▶ **HOW TO COMPLETE THIS TASK**
Make an exact copy of the lines below.

Data items
[src/rtl/hz6_tri_op.sv]
module hz6_tri_op
    import hz6_pkg::*;
(
    input  seq_t             seq_a,
    input  seq_t             seq_b,
    input  logic [SEL_W-1:0] sel,
    output seq_t             seq_y
);
    for (genvar i = 0; i < SAMPLES; i++) begin : g_pos
        always_comb begin
            case (sel)
                OP_AND:  seq_y[i] = tri_and(seq_a[i], seq_b[i]);
                OP_OR:   seq_y[i] = tri_or(seq_a[i], seq_b[i]);
                OP_NAND: seq_y[i] = tri_not(tri_and(seq_a[i], seq_b[i]));
                default: seq_y[i] = tri_not(seq_a[i]);
            endcase
        end
    end
endmodule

▶ **TASK SOLUTION**
[src/rtl/hz6_tri_op.sv]
module hz6_tri_op
    import hz6_pkg::*;
(
    input  seq_t             seq_a,
    input  seq_t             seq_b,
    input  logic [SEL_W-1:0] sel,
    output seq_t             seq_y
);
    for (genvar i = 0; i < SAMPLES; i++) begin : g_pos
        always_comb begin
            case (sel)
                OP_AND:  seq_y[i] = tri_and(seq_a[i], seq_b[i]);
                OP_OR:   seq_y[i] = tri_or(seq_a[i], seq_b[i]);
                OP_NAND: seq_y[i] = tri_not(tri_and(seq_a[i], seq_b[i]));
                default: seq_y[i] = tri_not(seq_a[i]);
            endcase
        end
    end
endmodule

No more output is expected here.